GOAL OF THE EXERCISE:
Retype exactly the lines that run from the start of the data to the line holding "export LEC_CHECK = 0", including both, and only those.
----- DATASET -----
### config.mk
export PLATFORM = sky130hd
export DESIGN_NAME = hazard_scoreboard_flat
export DESIGN_NICKNAME = d
export VERILOG_FILES = /design/src/rtl/hazard_scoreboard_if.sv /design/src/rtl/hazard_scoreboard.sv /design/src/flat_wrapper.sv
export SDC_FILE = /design/constraint.sdc
export NUM_CORES = 1
export LEC_CHECK = 0
export BUFFER_PORTS_ARGS = -buffer_cell sky130_fd_sc_hd__buf_2
export CAP_MARGIN = 20
export CORE_AREA = 2 2 71 73
export CTS_BUF_LIST = sky130_fd_sc_hd__clkbuf_2 sky130_fd_sc_hd__clkbuf_4 sky130_fd_sc_hd__clkbuf_8
export DETAILED_ROUTE_END_ITERATION = 7
export DIE_AREA = 0 0 73 75
export PLACE_DENSITY_LB_ADDON = 0.05
export SETUP_SLACK_MARGIN = 0.5
export SLEW_MARGIN = 40
export SYNTH_ARGS = -nofsm -noshare
export SYNTH_HDL_FRONTEND = slang
export SYNTH_SLANG_ARGS = --single-unit
export TNS_END_PERCENT = 5
### constraint.sdc
create_clock -name clk -period 5.79 [get_ports clk]
set_clock_uncertainty 0.2 [all_clocks]
set_input_delay 0.579 -clock clk [delete_from_list [all_inputs] [get_ports clk]]
set_output_delay 0.579 -clock clk [all_outputs]
set_load 0.1 [all_outputs]
### src/rtl/hazard_scoreboard_if.sv
// Decode <-> hazard scoreboard bus: decode-stage operands in, forwarding selects and
// load-use stall/bubble controls out.
interface hazard_scoreboard_if;
  // dec_valid qualifies every dec_* field in the same cycle. There is no ready: the
  // scoreboard never back-pressures, and stall is the only hold it asks for.
  logic       dec_valid;
  logic [4:0] dec_rs1;
  logic [4:0] dec_rs2;
  logic       dec_rs2_used;
  logic [4:0] dec_rd;
  logic       dec_rf_wb;
  logic       dec_is_load;
  logic       flush;
  logic [3:0] raw_hazards;
  logic [1:0] raw_mem_wb_hazards;
  logic       we_valid;
  logic       stall;
  logic       bubble;

  modport master (
    output dec_valid, dec_rs1, dec_rs2, dec_rs2_used, dec_rd, dec_rf_wb, dec_is_load, flush,
    input  raw_hazards, raw_mem_wb_hazards, we_valid, stall, bubble
  );

  modport slave (
    input  dec_valid, dec_rs1, dec_rs2, dec_rs2_used, dec_rd, dec_rf_wb, dec_is_load, flush,
    output raw_hazards, raw_mem_wb_hazards, we_valid, stall, bubble
  );
endinterface

### src/rtl/hazard_scoreboard.sv
// RAW hazard scoreboard: tracks rd of the EX/MEM/WB slots and drives forwarding selects
// and load-use stall/bubble. Optional HAZARD_STATS_EN adds stall/flush counters.
module hazard_scoreboard #(
  parameter bit LOAD_IN_WB = 1'b1
) (
  input  logic               clk,
  input  logic               rst,
  hazard_scoreboard_if.slave hz
`ifdef HAZARD_STATS_EN
  ,
  output logic [31:0]        stall_cnt,
  output logic [31:0]        flush_cnt
`endif
);

  typedef struct packed {
    logic       v;
    logic [4:0] rd;
    logic       wb;
    logic       ld;
  } slot_t;

  slot_t ex_s, mem_s, wb_s;

  logic m_ex1, m_ex2, m_mem1, m_mem2, m_wb1, m_wb2;
  logic ld_hz, stall, bubble;

  function automatic logic slot_match(input slot_t s, input logic [4:0] r);
    return s.v & s.wb & (s.rd != 5'd0) & (r == s.rd);
  endfunction

  // Younger producers mask older ones, so MEM/WB matches are cleared by an EX match.
  always_comb begin
    m_ex1  = slot_match(ex_s, hz.dec_rs1) & hz.dec_valid;
    m_ex2  = slot_match(ex_s, hz.dec_rs2) & hz.dec_valid & hz.dec_rs2_used;
    m_mem1 = slot_match(mem_s, hz.dec_rs1) & hz.dec_valid & ~m_ex1;
    m_mem2 = slot_match(mem_s, hz.dec_rs2) & hz.dec_valid & hz.dec_rs2_used & ~m_ex2;
    m_wb1  = slot_match(wb_s, hz.dec_rs1) & hz.dec_valid & ~m_ex1 & ~m_mem1;
    m_wb2  = slot_match(wb_s, hz.dec_rs2) & hz.dec_valid & hz.dec_rs2_used & ~m_ex2 & ~m_mem2;
  end

  always_comb begin
    ld_hz  = ((m_ex1 | m_ex2) & ex_s.ld) |
             ((m_mem1 | m_mem2) & mem_s.ld & LOAD_IN_WB);
    stall  = ld_hz & ~hz.flush;
    bubble = ld_hz | hz.flush;
  end

  always_comb begin
    hz.raw_hazards = {m_ex1 & ~ex_s.ld,
                      m_ex2 & ~ex_s.ld,
                      m_mem1 & ~(mem_s.ld & LOAD_IN_WB),
                      m_mem2 & ~(mem_s.ld & LOAD_IN_WB)};
    hz.raw_mem_wb_hazards = {m_wb1 & wb_s.ld, m_wb2 & wb_s.ld};
    hz.we_valid = wb_s.v;
    hz.stall    = stall;
    hz.bubble   = bubble;
  end

  always_ff @(posedge clk or negedge rst) begin
    if (!rst) begin
      ex_s  <= '0;
      mem_s <= '0;
      wb_s  <= '0;
    end else begin
      wb_s  <= mem_s;
      mem_s <= ex_s;
      ex_s  <= bubble ? slot_t'('0)
                      : slot_t'({hz.dec_valid, hz.dec_rd, hz.dec_rf_wb, hz.dec_is_load});
    end
  end

`ifdef HAZARD_STATS_EN
  always_ff @(posedge clk or negedge rst) begin
    if (!rst) begin
      stall_cnt <= '0;
      flush_cnt <= '0;
    end else begin
      if (stall && (stall_cnt != '1)) stall_cnt <= stall_cnt + 32'd1;
      if (hz.flush && (flush_cnt != '1)) flush_cnt <= flush_cnt + 32'd1;
    end
  end
`endif

endmodule

### src/flat_wrapper.sv
// flat-port wrapper written by rule: the top's interface ports become plain ports
module hazard_scoreboard_flat 
#(
  parameter bit LOAD_IN_WB = 1'b1
)
  (clk, rst, hz_dec_valid, hz_dec_rs1, hz_dec_rs2, hz_dec_rs2_used, hz_dec_rd, hz_dec_rf_wb, hz_dec_is_load, hz_flush, hz_raw_hazards, hz_raw_mem_wb_hazards, hz_we_valid, hz_stall, hz_bubble);
  hazard_scoreboard_if hz_i ();
  input  logic clk;
  input  logic rst;
  input wire logic [$bits(hz_i.dec_valid)-1:0] hz_dec_valid;
  input wire logic [$bits(hz_i.dec_rs1)-1:0] hz_dec_rs1;
  input wire logic [$bits(hz_i.dec_rs2)-1:0] hz_dec_rs2;
  input wire logic [$bits(hz_i.dec_rs2_used)-1:0] hz_dec_rs2_used;
  input wire logic [$bits(hz_i.dec_rd)-1:0] hz_dec_rd;
  input wire logic [$bits(hz_i.dec_rf_wb)-1:0] hz_dec_rf_wb;
  input wire logic [$bits(hz_i.dec_is_load)-1:0] hz_dec_is_load;
  input wire logic [$bits(hz_i.flush)-1:0] hz_flush;
  output wire logic [$bits(hz_i.raw_hazards)-1:0] hz_raw_hazards;
  output wire logic [$bits(hz_i.raw_mem_wb_hazards)-1:0] hz_raw_mem_wb_hazards;
  output wire logic [$bits(hz_i.we_valid)-1:0] hz_we_valid;
  output wire logic [$bits(hz_i.stall)-1:0] hz_stall;
  output wire logic [$bits(hz_i.bubble)-1:0] hz_bubble;
  assign hz_i.dec_valid = hz_dec_valid;
  assign hz_i.dec_rs1 = hz_dec_rs1;
  assign hz_i.dec_rs2 = hz_dec_rs2;
  assign hz_i.dec_rs2_used = hz_dec_rs2_used;
  assign hz_i.dec_rd = hz_dec_rd;
  assign hz_i.dec_rf_wb = hz_dec_rf_wb;
  assign hz_i.dec_is_load = hz_dec_is_load;
  assign hz_i.flush = hz_flush;
  assign hz_raw_hazards = hz_i.raw_hazards;
  assign hz_raw_mem_wb_hazards = hz_i.raw_mem_wb_hazards;
  assign hz_we_valid = hz_i.we_valid;
  assign hz_stall = hz_i.stall;
  assign hz_bubble = hz_i.bubble;
  hazard_scoreboard #(.LOAD_IN_WB(LOAD_IN_WB)) u_core (.clk(clk), .rst(rst), .hz(hz_i));
endmodule
==> results.json <==
{
  "initial_core_util_pct": 24.54,
  "power.switching_mw": 0.08541,
  "vias": 828,
  "dpl.hpwl_mm": 2.216,
  "maxCapViolations": 0,
  "fillers": 478,
  "avgRoutedWirePerCell_um": 14.56,
  "cellPowerDensity_mw_per_mm2": 234.1,
  "drt_iter0_markers": 16,
  "cts.sinks": 24,
  "ios": 31,
  "antenna_found_initial": 0,
  "core.rowCount": 25,
  "synth_nets": 119,
  "grt_max_degree": 25,
  "root_buffer": "clkbuf_8",
  "setup_violations": 0,
  "die_x_um": 73,
  "drt_wl_total_mm": 2.679,
  "finish.net_count": 154,
  "die_h_um": 75,
  "rr_startpoint": "u_core.ex_s[5]",
  "ctsHtreeMaxLevel": 1,
  "grt_use_met2_pct": 18.32,
  "ff2ff_path_depth": 6,
  "tightest_slew_ps": 539.0,
  "power_mw": 0.3283,
  "p_int_mw": 0.2429,
  "grt_pass1_wl_mm": 4.271,
  "ctsResizeCount": 0,
  "clk_pin_slew_ps": 80,
  "cts_hold_buffers": 0,
  "ys_seq_elements": 24,
  "drc_errors": 0,
  "insertion_delay_ps": 260,
  "critical_path.max_fanout": 9,
  "post-route-util_pct": 30.09,
  "hold_path.class": "input pin to async pin",
  "use_met3_pct": 2.008,
  "cts_tree": "built",
  "core_mm2": 0.004661,
  "pwr-share-comb_pct": 14.1,
  "drive_gt1_share_pct": 28.46,
  "cp.arrival_ps": 2590,
  "synthCells": 97,
  "design.die.area_mm2": 0.005475,
  "outcome": "finished clean",
  "port_buffers": 30,
  "avgViaCountPerCell": 4.500,
  "drt_first_pass_iters": 2,
  "start_kind": "register",
  "critPathKind": "register to output pin",
  "p_seq_share_pct": 56.6,
  "rsz0062_at_grt": "false",
  "required_ps": 5010,
  "p_sw_share_pct": 26.02,
  "regToRegEndpoint": "u_core.ex_s[6]",
  "syn-cell-area_mm2": 0.001144,
  "syn_avg_cell_area_um2": 11.79,
  "timing.final.crit_share_pct": 58.13,
  "synthDistinctLibCells": 24,
  "grt_use_met1_pct": 13.02,
  "grt-ovfl-total": 0,
  "n_antenna_cell": 0,
  "p_leak_nw": 0.6518,
  "cts_setup_buffers": 0,
  "cts_max_path_buffers": 2,
  "mostFrequentLayoutCells": "buf_2, dfrtp_1, xor2_1, xnor2_1, and2_1",
  "slew_viol_final": 0,
  "final_common_cell": "buf_2",
  "pwr-share-clk_pct": 29.2,
  "ff2ff_setup_slack_ps": 3380,
  "tns_ps": 0,
  "maxSlewHeadroom_pct": 64.07,
  "syn_to_final_growth_pct": 22.65,
  "hold_violations": 0,
  "route.antenna.remaining_nets": 0,
  "seq_area_frac_synth_pct": 52.52,
  "end_kind": "output pin",
  "grt_use_total_pct": 10.68,
  "min_period_ps": 3366,
  "place_congestion": 0.7594,
  "max_clock_freq_mhz": 297.1,
  "cts_buffers": 3,
  "synth_warnings": 0,
  "vdd_drop_max_v": 0.00006394,
  "grt.busiest_layer": "met2",
  "first_global_vias": 862
}
cells in the mapped netlist:
library cell,number,area (µm²)
inv_1,2,7.510
nor4_1,5,31.28
nand3_1,3,15.01
nor4b_1,1,8.760
a211oi_2,1,12.51
nor2_2,1,6.260
or4_1,2,15.01
a21oi_1,1,5.000
and3_1,1,6.260
o21a_1,1,7.510
dfrtp_1,24,600.6
o311a_1,1,10.01
and2_1,8,50.05
nor2_1,1,3.750
nor3_1,2,10.01
o22ai_1,1,6.260
nor4_2,2,25.02
xor2_1,16,140.1
nand2_1,2,7.510
xnor2_1,14,122.6
nor2b_1,2,12.51
nand4_1,4,25.02
or3_1,1,6.260
o2111ai_1,1,8.760
metal layers:
| metal | wire, µm | vias to the layer above |
|---|---|---|
| met1 | 1209 | 403 |
| met5 | 0 | - |
| met2 | 1336 | 16 |
| met4 | 37 | 0 |
| met3 | 95 | 4 |
| li1 | - | 405 |
how the worst max path moves through the flow:
stage | to | startpoint
finish | hz_bubble | u_core.ex_s[5]
global route | hz_bubble | u_core.ex_s[5]
CTS | hz_bubble | u_core.ex_s[5]
detailed placement | hz_bubble | hz_dec_rs1[2]
global placement | hz_bubble | hz_dec_rs1[0]
floorplan | hz_raw_mem_wb_hazards[1] | u_core.hz.we_valid
critical path, cell delays in order (launching register included):
cell and delay (ps):
dfrtp_1 450, xnor2_1 180, nand4_1 130, nor4_2 470
o22ai_1 220, a211oi_2 490, inv_1 70, buf_2 300
flip-flops by register name (all words and copies together) (netlist names):
name and flops:
u_core.ex_s 8, u_core.mem_s 8, u_core.wb_s 7, u_core.hz.we_valid 1
cell type report:
| type | instances | area (µm²) | area share [%] |
|---|---|---|---|
| clock buffers | 3 | 41.29 | 2.944 |
| flip-flops and latches | 24 | 600.6 | 42.82 |
| well taps | 54 | 67.56 | 4.817 |
| inverters | 2 | 7.507 | 0.5352 |
| repair buffers | 30 | 150.1 | 10.70 |
| multi-input cells | 71 | 535.5 | 38.18 |
power groups by stage:
stage	logic, mW	registers [mW]	clock network (mW)
after floorplan	0.0254	0.189	0
after detailed placement	0.0474	0.189	0
final	0.0464	0.186	0.0960
after global routing	0.0514	0.187	0.108
after CTS	0.0476	0.186	0.0996
after global placement	0.0476	0.190	0
metrics by stage:
step           hold slack [ps]  setup slack, ps  cells  cell area, µm²
6_report                 92.64             2424    184            1403
5_1_grt                  122.6             2113    184            1403
4_1_cts                  107.8             2376    184            1403
3_5_place_dp             168.2             2426    181            1361
3_3_place_gp             163.6             2459    181            1361
2_1_floorplan            83.41            669.3     97            1144
cells by family after synthesis:
family / Yosys count / synth area share [%]
AO/OA/AOI/OAI: 6 / 4.377
XOR/XNOR: 30 / 22.98
buffers and inverters: 2 / 0.6567
flip-flops: 24 / 52.52
AND/OR/NAND/NOR: 35 / 19.47
No activity file was read; power rests on OpenSTA's default activity.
-----
TASK SOLUTION:
### config.mk
export PLATFORM = sky130hd
export DESIGN_NAME = hazard_scoreboard_flat
export DESIGN_NICKNAME = d
export VERILOG_FILES = /design/src/rtl/hazard_scoreboard_if.sv /design/src/rtl/hazard_scoreboard.sv /design/src/flat_wrapper.sv
export SDC_FILE = /design/constraint.sdc
export NUM_CORES = 1
export LEC_CHECK = 0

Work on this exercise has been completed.